If you have read my column in the past, you know that I have described the actual unemployment situation in the U.S., contrary to the headline numbers that the media loves to quote. The unemployment rate in the U.S. is at a 40-year high. Never since the Jimmy Carter administration have we seen more able-bodied Americans been out of a job. In the decade following Carter's loss to Ronald Raegan, we saw income inequality increase on a consistent basis, picking up considerably in the mid-1990s. This has led to the consistent redistribution of wealth straight into the hands of the very few. With the Citizens United Supreme Court decision, this mass migration of money from the poor to the rich will only continue to get worse. The 5-4 majority in the 2010 landmark case ruled that corporations have just as much say in politics as people do and, in doing so, made political activism a part of everyday corporate life.

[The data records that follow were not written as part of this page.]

**src/rtl/refmon_pkg.sv**
```systemverilog
package refmon_pkg;

    typedef enum logic [1:0] {
        RATE_8K    = 2'd0,
        RATE_1M544 = 2'd1,
        RATE_2M048 = 2'd2,
        RATE_19M44 = 2'd3
    } rate_e;

    // Phase-hit screening is only meaningful for the megahertz rates.
    function automatic logic rate_is_mhz(input logic [1:0] code);
        return code != RATE_8K;
    endfunction

endpackage

```
**src/rtl/refmon_sync.sv**
```systemverilog
module refmon_sync #(
    parameter int STAGES = 2
) (
    input  logic clk_i,
    input  logic rst_ni,
    input  logic async_i,
    output logic rise_o
);
    logic [STAGES:0] chain_q;

    always_ff @(posedge clk_i) begin
        if (!rst_ni) chain_q <= '0;
        else         chain_q <= {chain_q[STAGES-1:0], async_i};
    end

    assign rise_o = chain_q[STAGES-1] & ~chain_q[STAGES];
endmodule

```
**src/rtl/refmon_limits.sv**
```systemverilog
module refmon_limits #(
    parameter int CW        = 16,
    parameter int PER_8K    = 12500,
    parameter int PER_1M544 = 65,
    parameter int PER_2M048 = 49,
    parameter int PER_19M44 = 5
) (
    input  logic [1:0]  rate_i,
    output logic [CW:0] nom_o,
    output logic [CW:0] lo_o,
    output logic [CW:0] hi_o,
    output logic [CW:0] half_o,
    output logic [CW:0] tmo_o
);
    localparam int W = CW + 1;
    localparam int PER [4] = '{PER_8K, PER_1M544, PER_2M048, PER_19M44};

    logic [CW:0] nom_a  [4];
    logic [CW:0] lo_a   [4];
    logic [CW:0] hi_a   [4];
    logic [CW:0] half_a [4];
    logic [CW:0] tmo_a  [4];

    for (genvar g = 0; g < 4; g++) begin : g_rate
        assign nom_a[g]  = W'(PER[g]);
        assign lo_a[g]   = W'((PER[g] * 97) / 100);
        assign hi_a[g]   = W'((PER[g] * 103) / 100);
        assign half_a[g] = W'(PER[g] / 2);
        assign tmo_a[g]  = W'(2 * PER[g]);
    end

    assign nom_o  = nom_a[rate_i];
    assign lo_o   = lo_a[rate_i];
    assign hi_o   = hi_a[rate_i];
    assign half_o = half_a[rate_i];
    assign tmo_o  = tmo_a[rate_i];
endmodule

```
**src/rtl/ref_fail_monitor.sv**
```systemverilog
module ref_fail_monitor
    import refmon_pkg::*;
#(
    parameter int CW        = 16,
    parameter int PER_8K    = 12500,
    parameter int PER_1M544 = 65,
    parameter int PER_2M048 = 49,
    parameter int PER_19M44 = 5,
    parameter int GOOD_RUN  = 16,
    parameter int BAD_RUN   = 2
) (
    input  logic       clk_i,
    input  logic       rst_ni,
    input  logic       ref_i,
    input  logic [1:0] rate_sel_i,
    output logic       fail_o,
    output logic       fail_pulse_o,
    output logic       ok_pulse_o
);
    localparam int GW = $clog2(GOOD_RUN + 1);
    localparam int BW = $clog2(BAD_RUN + 1);

    typedef struct packed {
        logic [1:0]    rate;
        logic          armed;
        logic [CW-1:0] cnt;
        logic [GW-1:0] good;
        logic [BW-1:0] bad;
        logic          fail;
        logic          fail_pulse;
        logic          ok_pulse;
    } mon_state_t;

    mon_state_t st_d, st_q;

    logic        rise_w;
    logic [CW:0] nom_w, lo_w, hi_w, half_w, tmo_w;
    logic [CW:0] meas_w;
    logic        in_win_w, phase_hit_w;

    refmon_sync #(.STAGES(2)) u_sync (
        .clk_i   (clk_i),
        .rst_ni  (rst_ni),
        .async_i (ref_i),
        .rise_o  (rise_w)
    );

    refmon_limits #(
        .CW(CW), .PER_8K(PER_8K), .PER_1M544(PER_1M544),
        .PER_2M048(PER_2M048), .PER_19M44(PER_19M44)
    ) u_limits (
        .rate_i (st_q.rate),
        .nom_o  (nom_w),
        .lo_o   (lo_w),
        .hi_o   (hi_w),
        .half_o (half_w),
        .tmo_o  (tmo_w)
    );

    assign meas_w      = {1'b0, st_q.cnt} + 1'b1;
    assign in_win_w    = (meas_w >= lo_w) && (meas_w <= hi_w);
    assign phase_hit_w = rate_is_mhz(st_q.rate) &&
                         ((meas_w > nom_w + half_w) || (meas_w + half_w < nom_w));

    always_comb begin
        st_d            = st_q;
        st_d.rate       = rate_sel_i;
        st_d.fail_pulse = 1'b0;
        st_d.ok_pulse   = 1'b0;

        if (st_q.rate != rate_sel_i) begin
            // New rate: discard partial measurement and run counts.
            st_d.armed = 1'b0;
            st_d.cnt   = '0;
            st_d.good  = '0;
            st_d.bad   = '0;
        end else if (rise_w) begin
            st_d.cnt = '0;
            if (!st_q.armed) begin
                st_d.armed = 1'b1;
            end else if (phase_hit_w) begin
                st_d.fail = 1'b1;
                st_d.good = '0;
                st_d.bad  = '0;
            end else if (!in_win_w) begin
                st_d.good = '0;
                if (st_q.bad >= BW'(BAD_RUN - 1)) begin
                    st_d.fail = 1'b1;
                    st_d.bad  = '0;
                end else begin
                    st_d.bad = st_q.bad + 1'b1;
                end
            end else begin
                st_d.bad = '0;
                if (st_q.fail) begin
                    if (st_q.good >= GW'(GOOD_RUN - 1)) begin
                        st_d.fail = 1'b0;
                        st_d.good = '0;
                    end else begin
                        st_d.good = st_q.good + 1'b1;
                    end
                end
            end
        end else if (st_q.armed) begin
            if (meas_w >= tmo_w) begin
                st_d.fail  = 1'b1;
                st_d.armed = 1'b0;
                st_d.cnt   = '0;
                st_d.good  = '0;
                st_d.bad   = '0;
            end else begin
                st_d.cnt = meas_w[CW-1:0];
            end
        end

        st_d.fail_pulse = st_d.fail & ~st_q.fail;
        st_d.ok_pulse   = ~st_d.fail & st_q.fail;
    end

    always_ff @(posedge clk_i) begin
        if (!rst_ni) begin
            st_q      <= '0;
            st_q.fail <= 1'b1;
        end else begin
            st_q <= st_d;
        end
    end

    assign fail_o       = st_q.fail;
    assign fail_pulse_o = st_q.fail_pulse;
    assign ok_pulse_o   = st_q.ok_pulse;
endmodule

```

Political activism and the ability to lobby government officials to adopt policies that are advantageous for corporate needs is a concept that should be taught in business schools, alongside such fundamentals as accounting and finance. If corporations are allowed to spend unlimited amounts of money on government lobbying, then the internal rate of return decisions and the implementation of one business decision over another, need to also be included as an option in government lobbying. Option 1: Buy land to build a new factory. Option 2: Lease the land and build a new factory on that land. This is the typical IRR decision business school students are asked to make and, depending on interest rates and other factors, one option becomes more profitable than the other. In 2017, a third option should be discussed as it is as important as the first two. Option three is: Spending millions of dollars on government lobbying to get the land for free and to receive a grant to build your factory.

This is the world we now live in. Is this corruption? Not according to the U.S. Supreme Court. One of the justices that ruled in favor in the case, Clarence Thomas, is married to Virginia Thomas, a long-time lobbyist for conservative groups that fought for the Citizens United ruling. In other words, multi-billion dollar corporations are free to pay relatives of Supreme Court justices and politicians. Those same politicians and justices will decide the fate of many of these corporations. In such a system how can income inequality do anything but increase? Does the little guy have any chance at justice?

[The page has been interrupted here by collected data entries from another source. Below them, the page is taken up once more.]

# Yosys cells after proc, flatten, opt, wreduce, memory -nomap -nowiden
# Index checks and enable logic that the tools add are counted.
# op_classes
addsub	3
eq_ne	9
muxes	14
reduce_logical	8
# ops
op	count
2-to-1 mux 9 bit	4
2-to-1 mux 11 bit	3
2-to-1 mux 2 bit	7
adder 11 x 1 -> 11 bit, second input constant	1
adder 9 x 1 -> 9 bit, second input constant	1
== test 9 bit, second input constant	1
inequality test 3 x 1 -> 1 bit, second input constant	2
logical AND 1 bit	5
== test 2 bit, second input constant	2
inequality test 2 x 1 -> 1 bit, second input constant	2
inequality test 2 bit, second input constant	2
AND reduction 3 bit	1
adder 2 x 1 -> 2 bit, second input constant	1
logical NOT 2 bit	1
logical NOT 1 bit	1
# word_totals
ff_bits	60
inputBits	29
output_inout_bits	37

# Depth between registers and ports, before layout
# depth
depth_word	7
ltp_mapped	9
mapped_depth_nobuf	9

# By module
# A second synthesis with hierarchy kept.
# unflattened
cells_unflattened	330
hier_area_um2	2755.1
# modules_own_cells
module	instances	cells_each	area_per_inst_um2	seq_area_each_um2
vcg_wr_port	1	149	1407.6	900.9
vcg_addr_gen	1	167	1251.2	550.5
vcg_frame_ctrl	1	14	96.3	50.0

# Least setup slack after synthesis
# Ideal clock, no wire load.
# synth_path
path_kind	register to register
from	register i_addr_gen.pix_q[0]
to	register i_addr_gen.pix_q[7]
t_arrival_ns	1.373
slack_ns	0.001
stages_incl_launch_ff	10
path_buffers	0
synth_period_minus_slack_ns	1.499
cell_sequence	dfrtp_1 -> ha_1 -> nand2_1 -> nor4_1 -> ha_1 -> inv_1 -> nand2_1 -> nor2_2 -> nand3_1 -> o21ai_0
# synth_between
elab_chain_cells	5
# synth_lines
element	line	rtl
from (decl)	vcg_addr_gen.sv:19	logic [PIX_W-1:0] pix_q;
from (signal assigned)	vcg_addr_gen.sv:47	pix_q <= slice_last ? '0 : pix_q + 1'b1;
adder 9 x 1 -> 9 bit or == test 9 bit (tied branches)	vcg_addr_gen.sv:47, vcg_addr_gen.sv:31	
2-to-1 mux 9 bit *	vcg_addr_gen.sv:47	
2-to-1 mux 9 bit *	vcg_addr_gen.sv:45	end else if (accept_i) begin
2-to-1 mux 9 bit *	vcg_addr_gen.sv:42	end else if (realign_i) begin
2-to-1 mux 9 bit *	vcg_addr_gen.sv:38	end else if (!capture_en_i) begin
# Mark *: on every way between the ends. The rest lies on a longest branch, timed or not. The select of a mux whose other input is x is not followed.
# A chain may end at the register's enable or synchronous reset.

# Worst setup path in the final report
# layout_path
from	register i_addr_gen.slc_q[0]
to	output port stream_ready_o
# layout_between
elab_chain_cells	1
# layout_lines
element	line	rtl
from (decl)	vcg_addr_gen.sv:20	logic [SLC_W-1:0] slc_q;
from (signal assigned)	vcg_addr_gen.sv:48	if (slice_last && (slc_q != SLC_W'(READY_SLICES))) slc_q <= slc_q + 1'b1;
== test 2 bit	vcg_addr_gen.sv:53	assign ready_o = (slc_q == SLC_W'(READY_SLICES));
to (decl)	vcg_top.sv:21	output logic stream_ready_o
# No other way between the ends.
$ cat src/rtl/kbc_mbox_pkg.sv
package kbc_mbox_pkg;
  localparam int unsigned STAT_W  = 8;
  localparam int unsigned OBF_POS = 0;
  localparam int unsigned IBF_POS = 1;
  localparam int unsigned CD_POS  = 3;

  // bits the firmware owns: all except the three handshake positions
  function automatic logic [STAT_W-1:0] fw_mask();
    logic [STAT_W-1:0] m;
    m = '1;
    m[OBF_POS] = 1'b0;
    m[IBF_POS] = 1'b0;
    m[CD_POS]  = 1'b0;
    return m;
  endfunction

  // set has priority over clear
  function automatic logic flag_next(logic cur, logic set_ev, logic clr_ev);
    if (set_ev)      return 1'b1;
    else if (clr_ev) return 1'b0;
    else             return cur;
  endfunction

  function automatic logic [STAT_W-1:0] build_status(logic [STAT_W-1:0] fw_bits,
                                                     logic cd, logic ibf, logic obf);
    logic [STAT_W-1:0] s;
    s = fw_bits & fw_mask();
    s[CD_POS]  = cd;
    s[IBF_POS] = ibf;
    s[OBF_POS] = obf;
    return s;
  endfunction
endpackage

$ cat src/rtl/kbc_flag_cell.sv
module kbc_flag_cell
  import kbc_mbox_pkg::*;
(
  input  logic clk,
  input  logic rst_n,
  input  logic set_ev,
  input  logic clr_ev,
  output logic flag_q
);
  always_ff @(posedge clk or negedge rst_n) begin
    if (!rst_n) flag_q <= 1'b0;
    else        flag_q <= flag_next(flag_q, set_ev, clr_ev);
  end

  assert_set_wins_R8: assert property (@(posedge clk) disable iff (!rst_n)
    set_ev |=> flag_q);
  assert_clear_R4_R6: assert property (@(posedge clk) disable iff (!rst_n)
    (clr_ev && !set_ev) |=> !flag_q);
  assert_hold_R9: assert property (@(posedge clk) disable iff (!rst_n)
    (!set_ev && !clr_ev) |=> $stable(flag_q));
endmodule

$ cat src/rtl/kbc_host_side.sv
module kbc_host_side #(
  parameter int unsigned DW = 8
) (
  input  logic          clk,
  input  logic          rst_n,
  input  logic          host_sel,
  input  logic          host_wr,
  input  logic          host_rd,
  input  logic [DW-1:0] host_wdata,
  output logic [DW-1:0] ibuf_q,
  output logic          cd_q,
  output logic          ibf_set_ev,
  output logic          obf_clr_ev
);
  assign ibf_set_ev = host_wr;
  assign obf_clr_ev = host_rd && !host_sel;

  always_ff @(posedge clk or negedge rst_n) begin
    if (!rst_n) begin
      ibuf_q <= '0;
      cd_q   <= 1'b0;
    end else if (host_wr) begin
      ibuf_q <= host_wdata;
      cd_q   <= host_sel;
    end
  end

  assert_ibuf_load_R2: assert property (@(posedge clk) disable iff (!rst_n)
    host_wr |=> (ibuf_q == $past(host_wdata)));
  assert_cd_track_R3: assert property (@(posedge clk) disable iff (!rst_n)
    host_wr |=> (cd_q == $past(host_sel)));
  assert_cd_hold_R3: assert property (@(posedge clk) disable iff (!rst_n)
    !host_wr |=> $stable(cd_q));
endmodule

$ cat src/rtl/kbc_cpu_side.sv
module kbc_cpu_side
  import kbc_mbox_pkg::*;
#(
  parameter int unsigned DW = 8
) (
  input  logic          clk,
  input  logic          rst_n,
  input  logic          cpu_ibuf_rd,
  input  logic          cpu_obuf_wr,
  input  logic [DW-1:0] cpu_obuf_wdata,
  input  logic          cpu_stat_wr,
  input  logic [DW-1:0] cpu_stat_wdata,
  output logic [DW-1:0] obuf_q,
  output logic [DW-1:0] fw_q,
  output logic          obf_set_ev,
  output logic          ibf_clr_ev
);
  localparam logic [DW-1:0] FW_MASK = fw_mask();

  assign obf_set_ev = cpu_obuf_wr;
  assign ibf_clr_ev = cpu_ibuf_rd;

  always_ff @(posedge clk or negedge rst_n) begin
    if (!rst_n) begin
      obuf_q <= '0;
      fw_q   <= '0;
    end else begin
      if (cpu_obuf_wr) obuf_q <= cpu_obuf_wdata;
      if (cpu_stat_wr) fw_q   <= cpu_stat_wdata & FW_MASK;
    end
  end

  assert_obuf_load_R5: assert property (@(posedge clk) disable iff (!rst_n)
    cpu_obuf_wr |=> (obuf_q == $past(cpu_obuf_wdata)));
  assert_fw_hold_R7: assert property (@(posedge clk) disable iff (!rst_n)
    !cpu_stat_wr |=> $stable(fw_q));
endmodule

These same aforementioned politicians are the same people who appoint the decision makers of the FOMC. When viewed through this lens, it should come as no surprise that the Federal Reserve's decisions will hardly place the needs of the working class ahead of those of the very elites that "run" the country. If you think this is an indictment against the motivations and scruples of those that sit on the Federal Reserve's policy-making committee, you may have misunderstood my words. The hurdles that exist that make some people ineligible to become members of the FOMC allow the potential candidates of the committee to be nearly of one mind. For this reason, the majority of FOMC decisions are almost always unanimous. It is not that the officials are corrupt, it is that they have been chosen for their beliefs - beliefs that will further the interests of the very people that funded the politicians that appointed them.

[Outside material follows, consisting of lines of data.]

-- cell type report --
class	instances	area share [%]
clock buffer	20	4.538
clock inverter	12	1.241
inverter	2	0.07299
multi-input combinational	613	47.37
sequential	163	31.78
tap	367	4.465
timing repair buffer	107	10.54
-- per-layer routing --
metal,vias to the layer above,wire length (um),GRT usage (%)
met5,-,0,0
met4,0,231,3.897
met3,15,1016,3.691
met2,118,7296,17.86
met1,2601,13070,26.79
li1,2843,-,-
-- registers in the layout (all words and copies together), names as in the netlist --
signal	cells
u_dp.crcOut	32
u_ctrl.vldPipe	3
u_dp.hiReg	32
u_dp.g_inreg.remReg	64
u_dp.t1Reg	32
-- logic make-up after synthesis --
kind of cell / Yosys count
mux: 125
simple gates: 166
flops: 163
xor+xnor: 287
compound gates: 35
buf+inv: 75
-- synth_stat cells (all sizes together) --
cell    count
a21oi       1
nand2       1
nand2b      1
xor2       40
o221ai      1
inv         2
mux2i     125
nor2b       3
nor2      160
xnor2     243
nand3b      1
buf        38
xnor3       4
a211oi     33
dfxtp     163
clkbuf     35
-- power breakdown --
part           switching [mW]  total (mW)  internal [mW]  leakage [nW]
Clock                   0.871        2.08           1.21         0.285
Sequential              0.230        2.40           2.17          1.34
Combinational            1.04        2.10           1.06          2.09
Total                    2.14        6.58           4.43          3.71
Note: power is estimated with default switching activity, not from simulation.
$ cat config.mk
export PLATFORM = sky130hd
export DESIGN_NAME = jtag_chk_ctrl
export DESIGN_NICKNAME = d
export VERILOG_FILES = /design/src/rtl/jtag_chk_pkg.sv /design/src/rtl/jtag_chk_ctrl.sv
export SDC_FILE = /design/constraint.sdc
export NUM_CORES = 1
export LEC_CHECK = 0
export BUFFER_PORTS_ARGS = -buffer_cell sky130_fd_sc_hd__buf_2
export CAP_MARGIN = 20
export CORE_ASPECT_RATIO = 1.75
export CORE_MARGIN = 1.5
export CORE_UTILIZATION = 45
export CTS_BUF_LIST = sky130_fd_sc_hd__clkbuf_4 sky130_fd_sc_hd__clkbuf_8
export DETAILED_ROUTE_END_ITERATION = 16
export PLACE_DENSITY = 0.66
export SYNTH_ARGS = -nofsm -noshare
export SYNTH_HDL_FRONTEND = slang
export SYNTH_SLANG_ARGS = --single-unit
export TNS_END_PERCENT = 100
$ cat constraint.sdc
create_clock -name clk -period 2.01 [get_ports clk]
set_input_delay 0.3015 -clock clk [delete_from_list [all_inputs] [get_ports clk]]
set_output_delay 0.3015 -clock clk [all_outputs]
set_load 0.01 [all_outputs]
$ cat src/rtl/jtag_chk_pkg.sv
`timescale 1ns/1ps
package jtag_chk_pkg;

  // Strobes from the sequencer to the compare datapath
  typedef struct packed {
    logic clear;     // run accepted: wipe results
    logic sample;    // rising tck inside the capture window
    logic trialEnd;  // falling tck of the last pulse of a trial
    logic runEnd;    // last trial of the run is ending
  } chkStrobe_t;

  // Fixed pulse counts of the scripted sequence
  localparam int RESET_PULSES = 5;
  localparam int IDLE_PULSES  = 1;
  localparam int SCAN_LEAD    = 4;  // two high, two low before shifting
  localparam int SCAN_TAIL    = 3;  // exit, update, back to idle
  localparam int OVERHEAD     = RESET_PULSES + IDLE_PULSES + SCAN_LEAD + SCAN_TAIL - 1;

endpackage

In other words, the Fed's decisions will almost always be in line with the needs of major corporations. All one needs to do to predict the Fed's decisions, therefore, is to ask what is good for corporations. The answer to that question now is continued low-interest rates coupled with suspension or even the delay of winding down the Fed's balance sheet. This is exactly what will happen at the FOMC now and this will continue until it no longer serves the interests of corporations.